§ **Work to be completed**
Would you print the records below without changing anything?

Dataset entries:
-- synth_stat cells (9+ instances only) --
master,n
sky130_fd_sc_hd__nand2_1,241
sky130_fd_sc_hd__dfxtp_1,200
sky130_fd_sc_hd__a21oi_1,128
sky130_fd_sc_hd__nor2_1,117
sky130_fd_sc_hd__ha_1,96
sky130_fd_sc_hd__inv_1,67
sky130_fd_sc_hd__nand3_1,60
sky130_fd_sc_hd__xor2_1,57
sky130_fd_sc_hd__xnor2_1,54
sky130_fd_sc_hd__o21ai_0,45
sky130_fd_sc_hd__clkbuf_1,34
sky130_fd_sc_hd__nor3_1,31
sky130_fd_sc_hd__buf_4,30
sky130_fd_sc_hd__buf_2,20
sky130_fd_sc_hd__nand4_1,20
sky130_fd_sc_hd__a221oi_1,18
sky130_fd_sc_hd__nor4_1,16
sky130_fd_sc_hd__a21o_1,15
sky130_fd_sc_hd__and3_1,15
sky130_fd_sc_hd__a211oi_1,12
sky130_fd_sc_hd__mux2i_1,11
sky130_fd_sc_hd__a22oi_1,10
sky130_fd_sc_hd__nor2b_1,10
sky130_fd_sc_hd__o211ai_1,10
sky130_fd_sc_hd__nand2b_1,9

§ **Answer for the task**
-- synth_stat cells (9+ instances only) --
master,n
sky130_fd_sc_hd__nand2_1,241
sky130_fd_sc_hd__dfxtp_1,200
sky130_fd_sc_hd__a21oi_1,128
sky130_fd_sc_hd__nor2_1,117
sky130_fd_sc_hd__ha_1,96
sky130_fd_sc_hd__inv_1,67
sky130_fd_sc_hd__nand3_1,60
sky130_fd_sc_hd__xor2_1,57
sky130_fd_sc_hd__xnor2_1,54
sky130_fd_sc_hd__o21ai_0,45
sky130_fd_sc_hd__clkbuf_1,34
sky130_fd_sc_hd__nor3_1,31
sky130_fd_sc_hd__buf_4,30
sky130_fd_sc_hd__buf_2,20
sky130_fd_sc_hd__nand4_1,20
sky130_fd_sc_hd__a221oi_1,18
sky130_fd_sc_hd__nor4_1,16
sky130_fd_sc_hd__a21o_1,15
sky130_fd_sc_hd__and3_1,15
sky130_fd_sc_hd__a211oi_1,12
sky130_fd_sc_hd__mux2i_1,11
sky130_fd_sc_hd__a22oi_1,10
sky130_fd_sc_hd__nor2b_1,10
sky130_fd_sc_hd__o211ai_1,10
sky130_fd_sc_hd__nand2b_1,9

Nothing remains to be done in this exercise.